Simplifying MBA Expression Using E-Graphs
Seoksu Lee, Hyeongchang Jeon, Eun-Sun Cho
TL;DR
MBA obfuscation blends Boolean and arithmetic forms and is a major challenge in malware reverse engineering. The authors propose an e-graph based approach, implemented with the Rust egg library, to represent multiple semantically equivalent MBA expressions in e-classes and apply rewrite rules to obtain simpler forms. They formalize MBA expressions as linear $\\sum_{i \\in I} a_i e_i$ and polynomial $\\sum_{i \\in I} a_i (\\prod_{j \\in J} e_{i,j})$, and build a rule-based rewriting pipeline with preprocessing to distinguish subtraction from negation.
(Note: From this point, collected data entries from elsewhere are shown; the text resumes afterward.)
==> src/rtl/sync_2ff.sv <==
// Generic single-bit two-flop synchroniser for asynchronous inputs.
// RESET_VAL sets the value both flops take during reset, so an idle-high
// line does not look like an edge when reset is released.
module sync_2ff #(
  parameter logic RESET_VAL = 1'b1
) (
  input  logic clock,
  input  logic reset,
  input  logic d,
  output logic q
);

  logic meta;

  // Two back-to-back flops give the first one a full cycle to settle.
  always_ff @(posedge clock or posedge reset) begin
    if (reset) begin
      meta <= RESET_VAL;
      q    <= RESET_VAL;
    end else begin
      meta <= d;
      q    <= meta;
    end
  end

endmodule
### src/rtl/wasm_fetch_ctrl.sv
// Bytecode fetch sequencer: reads opcode bytes and their LEB128 immediates from a
// registered ROM and hands complete instructions to the decoder over valid/ready.
module wasm_fetch_ctrl #(
    parameter int unsigned AW    = 4,
    parameter int unsigned EXTRA = 4
) (
    input  logic                      i_clk,
    input  logic                      i_rst,
    input  logic                      i_start,
    input  logic [AW:0]               i_start_pc,
    input  logic [AW:0]               i_code_lo,
    input  logic [AW:0]               i_code_hi,
    input  logic                      i_redirect,
    input  logic [AW:0]               i_redirect_pc,
    output logic [AW:0]               o_rom_addr,
    output logic [EXTRA-1:0]          o_rom_extra,
    output logic [AW:0]               o_rom_lower,
    output logic [AW:0]               o_rom_upper,
    input  logic [(2**EXTRA)*8-1:0]   i_rom_data,
    input  logic                      i_rom_error,
    output logic                      o_instr_valid,
    input  logic                      i_instr_ready,
    output logic [AW:0]               o_instr_pc,
    output logic [7:0]                o_instr_op,
    output logic [31:0]               o_instr_imm0,
    output logic [31:0]               o_instr_imm1,
    output logic [3:0]                o_instr_len,
    output logic                      o_busy,
    output logic                      o_fault,
    output logic [1:0]                o_fault_code
);
    localparam int unsigned DW = (2**EXTRA) * 8;
    localparam int unsigned EW = AW + 5;

    typedef enum logic [3:0] {
        StIdle, StOpReq, StOpDec, StImmReq, StImmDec, StImm2Req, StImm2Dec, StEmit, StFault
    } state_e;

    typedef enum logic [2:0] {ClsNone, ClsByte, ClsU32, ClsS32, ClsMem, ClsUnsup} cls_e;

    function automatic cls_e classify(input logic [7:0] op);
        cls_e c;
        case (op) inside
            8'h02, 8'h03, 8'h04, 8'h3F, 8'h40:        c = ClsByte;
            8'h0C, 8'h0D, 8'h10, [8'h20:8'h24]:       c = ClsU32;
            8'h41:                                    c = ClsS32;
            [8'h28:8'h3E]:                            c = ClsMem;
            8'h0E, 8'h11, 8'h42, 8'h44, 8'hFC, 8'hFD: c = ClsUnsup;
            default:                                  c = ClsNone;
        endcase
        return c;
    endfunction

    state_e      r_state, w_state_d;
    cls_e        r_cls, w_op_cls;
    logic [AW:0] r_pc, r_field_addr;
    logic [7:0]  r_op;
    logic [31:0] r_imm0, r_imm1;
    logic [3:0]  r_len;
    logic        r_fault;
    logic [1:0]  r_fault_code;

    logic [4:0][7:0] w_b;
    logic [2:0]      w_leb_len, w_flen;
    logic [31:0]     w_leb_u, w_leb_s, w_field_val;
    logic            w_is_byte, w_signed, w_bad5, w_out, w_busy, w_dec_fault;
    logic [1:0]      w_dec_code;
    logic [EW-1:0]   w_end;
    logic            w_unused_rom;

    assign w_unused_rom = ^i_rom_data[DW-1:40];
    assign w_op_cls     = classify(i_rom_data[7:0]);
    assign w_busy       = (r_state != StIdle) && (r_state != StFault);

    // LEB128 decode of the 5-byte window; rom[addr] sits in bits [39:32].
    always_comb begin
        for (int i = 0; i < 5; i++) w_b[i] = i_rom_data[39-8*i -: 8];
        w_leb_len = 3'd0;
        for (int i = 4; i >= 0; i--) if (!w_b[i][7]) w_leb_len = 3'(i + 1);
        w_leb_u = '0;
        for (int i = 0; i < 5; i++) begin
            if (i < int'(w_leb_len)) w_leb_u = w_leb_u | (32'(w_b[i][6:0]) << (7 * i));
        end
        w_leb_s = w_leb_u;
        case (w_leb_len)
            3'd1: if (w_leb_u[6])  w_leb_s = w_leb_u | 32'hFFFF_FF80;
            3'd2: if (w_leb_u[13]) w_leb_s = w_leb_u | 32'hFFFF_C000;
            3'd3: if (w_leb_u[20]) w_leb_s = w_leb_u | 32'hFFE0_0000;
            3'd4: if (w_leb_u[27]) w_leb_s = w_leb_u | 32'hF000_0000;
            default: ;
        endcase
        w_is_byte   = (r_state == StImmDec) && (r_cls == ClsByte);
        w_signed    = (r_state == StImmDec) && (r_cls == ClsS32);
        w_flen      = w_is_byte ? 3'd1 : w_leb_len;
        w_field_val = w_is_byte ? {24'd0, w_b[0]} : (w_signed ? w_leb_s : w_leb_u);
        w_bad5      = !w_is_byte && (w_leb_len == 3'd5) &&
                      (w_signed ? (w_b[4][6:4] != {3{w_b[4][3]}}) : (w_b[4][6:4] != 3'd0));
        // Widened so that pc wrap-around still reads as past code_hi.
        w_end       = EW'(r_pc) + EW'(r_len) + EW'(w_flen) - EW'(1);
        w_out       = w_end > EW'(i_code_hi);
    end

    always_comb begin
        w_dec_fault = 1'b0;
        w_dec_code  = 2'd0;
        case (r_state)
            StOpDec: begin
                if (i_rom_error) begin
                    w_dec_fault = 1'b1;
                    w_dec_code  = 2'd1;
                end else if (w_op_cls == ClsUnsup) begin
                    w_dec_fault = 1'b1;
                    w_dec_code  = 2'd3;
                end
            end
            StImmDec, StImm2Dec: begin
                if (!w_is_byte && (w_leb_len == 3'd0)) begin
                    w_dec_fault = 1'b1;
                    w_dec_code  = 2'd2;
                end else if (w_out) begin
                    w_dec_fault = 1'b1;
                    w_dec_code  = 2'd1;
                end else if (w_bad5) begin
                    w_dec_fault = 1'b1;
                    w_dec_code  = 2'd2;
                end
            end
            default: ;
        endcase
    end

    always_ff @(posedge i_clk) begin
        if (i_rst) r_state <= StIdle;
        else       r_state <= w_state_d;
    end

    always_comb begin
        w_state_d = r_state;
        if (i_start) begin
            w_state_d = StOpReq;
        end else if (i_redirect && w_busy) begin
            w_state_d = StOpReq;
        end else begin
            case (r_state)
                StOpReq:   w_state_d = StOpDec;
                StOpDec: begin
                    if (w_dec_fault)             w_state_d = StFault;
                    else if (w_op_cls == ClsNone) w_state_d = StEmit;
                    else                          w_state_d = StImmReq;
                end
                StImmReq:  w_state_d = StImmDec;
                StImmDec: begin
                    if (w_dec_fault)           w_state_d = StFault;
                    else if (r_cls == ClsMem)  w_state_d = StImm2Req;
                    else                       w_state_d = StEmit;
                end
                StImm2Req: w_state_d = StImm2Dec;
                StImm2Dec: w_state_d = w_dec_fault ? StFault : StEmit;
                StEmit:    if (i_instr_ready) w_state_d = StOpReq;
                default:   ;
            endcase
        end
    end

    always_ff @(posedge i_clk) begin
        if (i_rst) begin
            r_pc         <= '0;
            r_field_addr <= '0;
            r_cls        <= ClsNone;
            r_op         <= '0;
            r_imm0       <= '0;
            r_imm1       <= '0;
            r_len        <= '0;
            r_fault      <= 1'b0;
            r_fault_code <= '0;
        end else if (i_start) begin
            r_pc         <= i_start_pc;
            r_fault      <= 1'b0;
            r_fault_code <= '0;
        end else if (i_redirect && w_busy) begin
            r_pc <= i_redirect_pc;
        end else if (w_dec_fault) begin
            r_fault      <= 1'b1;
            r_fault_code <= w_dec_code;
        end else begin
            case (r_state)
                StOpDec: begin
                    r_op         <= i_rom_data[7:0];
                    r_cls        <= w_op_cls;
                    r_imm0       <= '0;
                    r_imm1       <= '0;
                    r_len        <= 4'd1;
                    r_field_addr <= r_pc + 1'b1;
                end
                StImmDec, StImm2Dec: begin
                    if (r_state == StImmDec) r_imm0 <= w_field_val;
                    else                     r_imm1 <= w_field_val;
                    r_len        <= r_len + 4'(w_flen);
                    r_field_addr <= r_field_addr + (AW+1)'(w_flen);
                end
                StEmit: if (i_instr_ready) r_pc <= r_pc + (AW+1)'(r_len);
                default: ;
            endcase
        end
    end

    always_comb begin
        o_rom_addr  = '0;
        o_rom_extra = '0;
        case (r_state)
            StOpReq: o_rom_addr = r_pc;
            StImmReq, StImm2Req: begin
                o_rom_addr  = r_field_addr;
                o_rom_extra = EXTRA'(4);
            end
            default: ;
        endcase
        o_instr_valid = (r_state == StEmit);
        o_busy        = w_busy;
    end

    assign o_rom_lower  = i_code_lo;
    assign o_rom_upper  = i_code_hi;
    assign o_instr_pc   = r_pc;
    assign o_instr_op   = r_op;
    assign o_instr_imm0 = r_imm0;
    assign o_instr_imm1 = r_imm1;
    assign o_instr_len  = r_len;
    assign o_fault      = r_fault;
    assign o_fault_code = r_fault_code;

endmodule

### config.mk
export PLATFORM = sky130hd
export DESIGN_NAME = wasm_fetch_ctrl
export DESIGN_NICKNAME = d
export VERILOG_FILES = /design/src/rtl/wasm_fetch_ctrl.sv
export SDC_FILE = /design/constraint.sdc
export NUM_CORES = 1
export LEC_CHECK = 0
export CORE_MARGIN = 1.5
export CORE_UTILIZATION = 30
export DETAILED_ROUTE_END_ITERATION = 7
export PLACE_DENSITY = 0.72
export SLEW_MARGIN = 0
export SYNTH_ARGS = -nofsm -noshare
export SYNTH_HDL_FRONTEND = slang
export SYNTH_SLANG_ARGS = --single-unit
### constraint.sdc
create_clock -name i_clk -period 6.9 [get_ports i_clk]
set_clock_uncertainty 0.2 [all_clocks]
set_input_delay 1.38 -clock i_clk [delete_from_list [all_inputs] [get_ports i_clk]]
set_output_delay 1.38 -clock i_clk [all_outputs]
set_load 0.005 [all_outputs]
Word-level counts from Yosys, hierarchy flattened
Index checks and enable logic that the tools add are counted.
- $add $sub $neg: 7
- $lt $le $gt $ge: 10
- eq/ne operators: 38
- mux-type cells: 58
- bitwise operators: 7
- reductions and logical operators: 34
- operator list (kind ; count):
    32-bit two-way mux ; 12
    32-bit one-hot mux with 2 select lines ; 2
    32-bit one-hot mux with 4 select lines ; 1
    3-bit two-way mux ; 13
    8-bit by 7-bit equality test with 1-bit output, second input constant ; 4
    32-bit by 14-bit bitwise OR with 32-bit output ; 1
    32-bit by 21-bit bitwise OR with 32-bit output ; 1
    32-bit by 28-bit bitwise OR with 32-bit output ; 1
    32-bit bitwise OR ; 1
    4-bit one-hot mux with 7 select lines ; 1
    5-bit two-way mux ; 5
    8-bit by 4-bit equality test with 1-bit output, second input constant ; 3
    5-bit one-hot mux with 2 select lines ; 2
    4-bit by 3-bit equality test with 1-bit output, second input constant ; 4
    8-bit by 2-bit equality test with 1-bit output, second input constant ; 2
    8-bit by 5-bit equality test with 1-bit output, second input constant ; 2
    8-bit equality test, second input constant ; 2
    8-bit by 6-bit >= comparator with 1-bit output, second input constant ; 2
    8-bit by 6-bit less-or-equal comparator with 1-bit output, second input constant ; 2
    4-bit two-way mux ; 4
    3-bit equality test, second input constant ; 4
    2-bit two-way mux ; 6
    5-bit AND reduction ; 2
    3-bit by 2-bit equality test with 1-bit output, second input constant ; 3
    other kinds (44) ; 74
- flip-flop bits (word level): 96
- output and inout port bits: 105
- logic and storage cells: 165

Longest topological paths before layout
Gate-level depths: netlist (run 1).
- word-level depth: 21
- mapped depth: 20
- gate-level depth less buffers: 16

Least setup slack after synthesis (run 1)
No wires, ideal clock.
- path type: input -> register
- start point: input port i_rom_data[39]
- end point: register r_imm0[10], in the netlist o_instr_imm0[10]
- arrival time: 5.316 ns
- setup slack: 1.261 ns
- stages: 16
- buffers on the path: 2
- path through: clkbuf_1 -> nand3_1 -> a21oi_1 -> nand2_1 -> fa_1 -> inv_1 -> fa_1 -> xor2_1 -> ha_1 -> a211oi_1 -> o211a_1 -> o221a_2 -> a41o_1 -> nor3b_4 -> buf_6 -> mux2_1
- word-level cells in the longest chain between the ends: 17
- ends and longest elaborated chain (item ; line ; source):
    start: declaration ; 19 ; input logic [(2**EXTRA)*8-1:0] i_rom_data,
    3-bit two-way mux (*) ; 79 ; for (int i = 4; i >= 0; i--) if (!w_b[i][7]) w_leb_len = 3'(i + 1);
    branches (longest 16 deep; another with 9-bit by 5-bit > comparator with 1-bit output) ; -- ;
    end signal: assignment ; 196 ; if (r_state == StImmDec) r_imm0 <= w_field_val;
    end: declaration ; 58 ; logic [31:0] r_imm0, r_imm1;
Mark *: on every way between the ends. The select of a mux whose other input is x is not followed.
A chain may end at the register's enable or synchronous reset.

Final worst setup path (run 1)
- start point: input port i_rom_data[39]
- end point: register r_imm0[28], in the netlist o_instr_imm0[28]
Same word-level chain as after synthesis.

==> results.toml, run 1 <==
[timing]
final.setup.tns_ns = 0
rsz0062_at_grt = "no"
clock.fmax_mhz = 164
period_share_pct = 88.3
tightestPinTransition_ns = 0.965
fin_ws_ns = 0.806
hold_viol = 0
setup_violations = 0
fin_crit_ns = 6.09
slew_headroom_pct = 35.1
drv_slew = 0

[yosys]
synth_area_leader_cell = "dfxtp_1"
synth-compound-area-share_pct = 16.8
synthMuxAreaShare_pct = 12.8
synth_top_area_share_pct = 32.0
ys_seq_elements = 96
synth_simple_gate_area_share_pct = 20.4
ys.flop_type = "dfxtp_1"
synth_top_family_by_area = "simple AND/OR/NAND/NOR gates"
synth_xor_area_share_pct = 1.31
synthesis.area_um2 = 6010
synth_enable_flop_cells = 0
synth_area_leaders = "dfxtp_1 32%, mux2i_1 9.7%, ha_1 6.5%, nand2_1 6.2%, nor2_1 3.3%"
synth-async-reset-ratio_pct = 0
avgSynthCellArea_um2 = 8.43
synth_cell_types = 70
yosysWarnings = 0
synth_adder_area_share_pct = 8.45
synth_cells = 713
yosysSeqAreaShare_pct = 32.0

[layout]
nFillCells = 1958
final_nets = 1025
drive_above_1_share_pct = 5.84
multi_input_area_um2 = 3610
diodes = 0
seq_area_um2 = 1920
synthToLayoutAreaGrowth_pct = 33.0

[floorplan]
core_region_area_um2 = 19600
start_util_pct = 30.7
die-area_um2 = 20900
io_pins = 259
die_width_um = 145
die_height_um = 145
num_rows = 51

[detailed_routing]
routed_wl_mm = 17.9
vias = 5570
drtIter0Drc = 197
postRouteAntennaNets = 0
route.detailed.wl_per_inst_um = 16.2
viasPerCell = 5.05
drc = 0
dr.pass1.iters = 5

[grt]
met1_usage_pct = 21.7
globalRoute.totalOverflow = 0
first_global_vias = 5160
grt_use_met3_pct = 3.28
busiest_layer = "met2"
track_usage_pct = 17.1
grt_pass1_wl_mm = 27.6
antenna_found_initial = 1
grt_max_degree = 57
grt_util_met2_pct = 28.5

[clocking]
clock-root-buffer = "clkbuf_16"
cts.sinks = 96
cts-resized-gates = 0
clkSlewWorstSetupHoldPaths_ns = 0.08
cts_hold_buf = 0
cts_setup_buffers = 0
cts_tree = "done"
htreeDepth = 3
clkLatencyLatePin_ns = 0.36
cts_buffer_depth = 2
cts_inserted_buffers = 9

[power_and_ir_drop]
peakVddDrop_mv = 0.141
total_power_mw = 1.35
p_leak_nw = 3.08
power_density_nw_per_um2 = 169

[placed_design]
port_buffers = 157
place_ws_ns = 0.460
place_congestion = 0.869
hpwlAfterDp_mm = 12.9

[critical_path]
critPathKind = "input port to flop"
cp.arrival_ns = 6.15
critical_path.startpoint_type = "input port"
crit_required_ns = 6.96
path_cells = "clkdlybuf4s50_1 > nand3_1 > fa_1 > inv_1 > ha_1 > fa_1 > xor2_1 > ha_1 > a211oi_1 > o211a_1 > o221a_2 > a41o_1 > nor3b_4 > buf_12 > mux2_2"
reg2reg_depth = 15
end_kind = "flop"
crit_path_top_delay_cell = "clkdlybuf4s50_1"
crit_fanout = 32
max_stage_delay_ns = 0.71

[worst_hold_path]
min_path_type = "flop to flop"
min_path_cells = 2

[job]
cap_violations = 0

[run_status]
status = "completed"
## layer usage
layer,vias to the layer above,wire length [um]
met4,0,479
met3,28,869
met2,160,8660
met5,-,0
li1,2733,-
met1,2649,7900
## final cells by class
cell class	instances	area share, %
well taps	265	4.15
repair buffers	164	20.6
flip-flops and latches	96	24.0
inverters	48	2.25
multi-input cells	515	45.1
clock inverters	7	1.05
clock buffers	9	2.82
## critical path: cells and delay by family
kind	cells	cell delay (ns)
fa+ha+maj	4	1.54
buf+inv	3	1.02
compound gates	4	1.00
simple gates	2	0.64
mux	1	0.36
xor+xnor	1	0.18
## cell families (layout without fill, tap and decap cells)
family / after synthesis / after routing
other: 1 / 3
muxes: 75 / 75
DFF: 96 / 96
AOI/OAI and AO/OA: 140 / 140
adders and majority gates: 37 / 37
and+or+nand+nor: 251 / 251
xor gates and xnor gates: 9 / 9
buffers and inverters: 104 / 228
## power by group
| group | switching (mW) | internal (mW) | leakage [nW] |
|---|---|---|---|
| Clock | 0.262 | 0.262 | 0.152 |
| Sequential | 0.0108 | 0.558 | 0.774 |
| Combinational | 0.137 | 0.120 | 2.16 |
## per-stage QoR
stage | cell area, um2 | std cells | hold WS (ns) | utilization [%]
6_report | 8000 | 1104 | 0.260 | 40.8
3_3_place_gp | 7690 | 1088 | 0.244 | 39.2
3_5_place_dp | 7690 | 1088 | 0.246 | 39.2
2_1_floorplan | 6020 | 715 | 0.251 | -
4_1_cts | 8000 | 1104 | 0.261 | 40.8
5_1_grt | 8000 | 1104 | 0.284 | 40.8
## synthesized netlist by cell type, drive strengths merged (5+ instances only)
library cell and number:
nand2 100, dfxtp 96, mux2i 58, nor2 53, inv 47, a21oi 36
buf 34, ha 31, nor2b 23, clkbuf 22, a21o 21, nand3 18
mux2 17, o21ai 13, nor3 12, o32ai 12, a211oi 11, o211ai 10
nand4 8, nor3b 8, fa 6, a31oi 5, xnor2 5
## flip-flops by register name (all words and copies together) (netlist names)
| name | cells |
|---|---|
| r_state | 4 |
| o_instr_imm0 | 32 |
| o_fault | 1 |
| r_cls | 3 |
| o_instr_len | 4 |
| r_field_addr | 5 |
| o_instr_pc | 5 |
| o_instr_op | 8 |
| o_fault_code | 2 |
| o_instr_imm1 | 32 |
## cells in the final DEF (no fill, tap or decap), drive strengths merged, types with 3 or more instances in the layout
cell type / count
nand3b: 3
xor2: 4
o32ai: 12
a21oi: 36
and4: 4
nor3: 12
conb: 3
mux2i: 58
fa: 6
nand3: 18
and2: 4
nor3b: 8
nor2b: 23
nand4: 8
nand2b: 4
or3b: 3
a211oi: 11
xnor2: 5
dfxtp: 96
a31oi: 5
nand2: 100
o2111ai: 4
buf: 8
o211ai: 10
inv: 52
nor2: 53
a21o: 21
mux2: 17
and3: 3
clkinv: 3
a2111oi: 4
clkbuf: 9
o21ai: 13
clkdlybuf4s50: 156
ha: 31
## final timing paths
| path | slack, ns | endpoint | from |
|---|---|---|---|
| hold / removal | 0.26 | o_instr_imm1[0] | o_instr_imm1[0] |
| setup reg to reg | 1.17 | o_instr_imm1[9] | r_state[2] |
| hold reg to reg | 0.26 | o_instr_imm1[0] | o_instr_imm1[0] |
| setup / recovery | 0.81 | o_instr_imm0[28] | i_rom_data[39] |
Note: power is estimated with default switching activity, not from simulation.
==> inputs of run 2 (changes only) <==
Settings changed: CTS_CLUSTER_SIZE set to 20, REMOVE_ABC_BUFFERS set to 1.
==> run 2 against run 1 <==
Clock power decreased by 8.2%. Non-clock buffer count shrank 1. Routed wire length is 0.35% lower. Setup slack better by 0.016 ns. Worst hold slack lost 0.00050 ns. Critical path type unchanged. Largest power group unchanged.
==> results.toml, run 2 (synthesized netlist as in run 1, its figures left out) <==
[layout]
drive_above_1_share_pct = 5.49
nFillCells = 2007
fin_util_pct = 40.6
layout_commonest_cell = "clkdlybuf4s50_1"
synthToLayoutAreaGrowth_pct = 32.3
diodes = 0
final_cell_mix = "156 x clkdlybuf4s50_1, 100 x nand2_1, 96 x dfxtp_1"
final_cells = 1103
final_nets = 1024
final_cell_area_um2 = 7950

[timing]
final.setup.tns_ns = 0
rsz0062_at_grt = "no"
tightestPinTransition_ns = 1.08
fin_ws_ns = 0.822
hold_viol = 0
drv_slew = 0
clock.fmax_mhz = 165
setup_violations = 0
fin_crit_ns = 6.08
slew_headroom_pct = 28.0
whs_ns = 0.260
period_share_pct = 88.1

[placed_design]
placed_cells = 1087
dpl-instance-area_um2 = 7680
place_ws_ns = 0.477
place_congestion = 0.829
port_buffers = 157
hpwlAfterDp_mm = 13.2

[detailed_routing]
routed_wl_mm = 17.8
vias = 5436
route.detailed.wl_per_inst_um = 16.2
postRouteAntennaNets = 0
drc = 0
dr.pass1.iters = 4
drtIter0Drc = 397
viasPerCell = 4.93

[clocking]
clock-root-buffer = "clkbuf_16"
cts_hold_buf = 0
cts_tree = "done"
clkSlewWorstSetupHoldPaths_ns = 0.07
cts_inserted_buffers = 9
cts_setup_buffers = 0
cts_buffer_depth = 2
htreeDepth = 3
clkLatencyLatePin_ns = 0.35
cts-resized-gates = 0
cts.sinks = 96

[power_and_ir_drop]
power_density_nw_per_um2 = 164
peakVddDrop_mv = 0.109
total_power_mw = 1.31
p_leak_nw = 3.06

[grt]
antenna_found_initial = 0
grt_max_degree = 52
first_global_vias = 5350
track_usage_pct = 17.3
globalRoute.totalOverflow = 0
grt_pass1_wl_mm = 28.1

[critical_path]
end_kind = "flop"
crit_required_ns = 6.90
critical_path.startpoint_type = "input port"
critPathKind = "input port to flop"
crit_fanout = 10
cp.arrival_ns = 6.08

[floorplan]
die_width_um = 145
die-area_um2 = 20900
core_region_area_um2 = 19600
io_pins = 259
die_height_um = 145
num_rows = 51
start_util_pct = 30.7

[job]
cap_violations = 0

[worst_hold_path]
min_path_type = "flop to flop"

[run_status]
status = "completed"
## run 2: path summary, 6_finish.rpt
kind | from | to | slack (ns) | cells after the start
min | o_instr_imm1[4] | o_instr_imm1[4] | 0.26 | 2
max | i_rom_data[31] | o_instr_imm1[28] | 0.82 | 15
min reg2reg | o_instr_imm1[4] | o_instr_imm1[4] | 0.26 | 2
max reg2reg | r_state[2] | o_instr_imm1[28] | 1.23 | 15
## run 2: routing by layer
| metal | vias to the layer above | routed length [um] | global-route usage, % |
|---|---|---|---|
| li1 | 2721 | - | - |
| met1 | 2558 | 7860 | 21.6 |
| met2 | 141 | 8300 | 28.1 |
| met3 | 16 | 1430 | 6.23 |
| met4 | 0 | 247 | 4.94 |
| met5 | - | 0 | 0 |
## run 2: cell type report
cell class	instances	area (um2)	area share, %
clock buffers	11	233	2.93
flip-flops and latches	96	1920	24.2
inverters	48	180	2.27
clock inverters	5	41.3	0.519
repair buffers	163	1640	20.6
multi-input cells	515	3610	45.4
well taps	265	332	4.17
## run 2: report_power, final
part           total (mW)  switching, mW  internal (mW)
Combinational       0.258          0.138          0.120
Sequential          0.569         0.0107          0.558
Clock               0.480          0.232          0.248
Total                1.31          0.381          0.926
Experiments show sub-second simplification times and competitive success rates across multiple datasets, with faster performance than prior tools like SSPAM and GAMBA, indicating the approach is scalable and practical for deobfuscation workflows.
Abstract
Code obfuscation involves the addition of meaningless code or the complication of existing code in order to make a program difficult to reverse engineer. In recent years, MBA (Mixed Boolean Arithmetic) obfuscation has been applied to virus and malware code to impede expert analysis. Among the various obfuscation techniques, Mixed Boolean Arithmetic (MBA) obfuscation is considered the most challenging to decipher using existing code deobfuscation techniques. In this paper, we have attempted to simplify the MBA expression. We use an e-graph data structure to efficiently hold multiple expressions of the same semantics to systematically rewrite terms and find simpler expressions. The preliminary experimental result shows that our e-graph based MBA deobfuscation approach works faster with reasonable performance than other approaches do.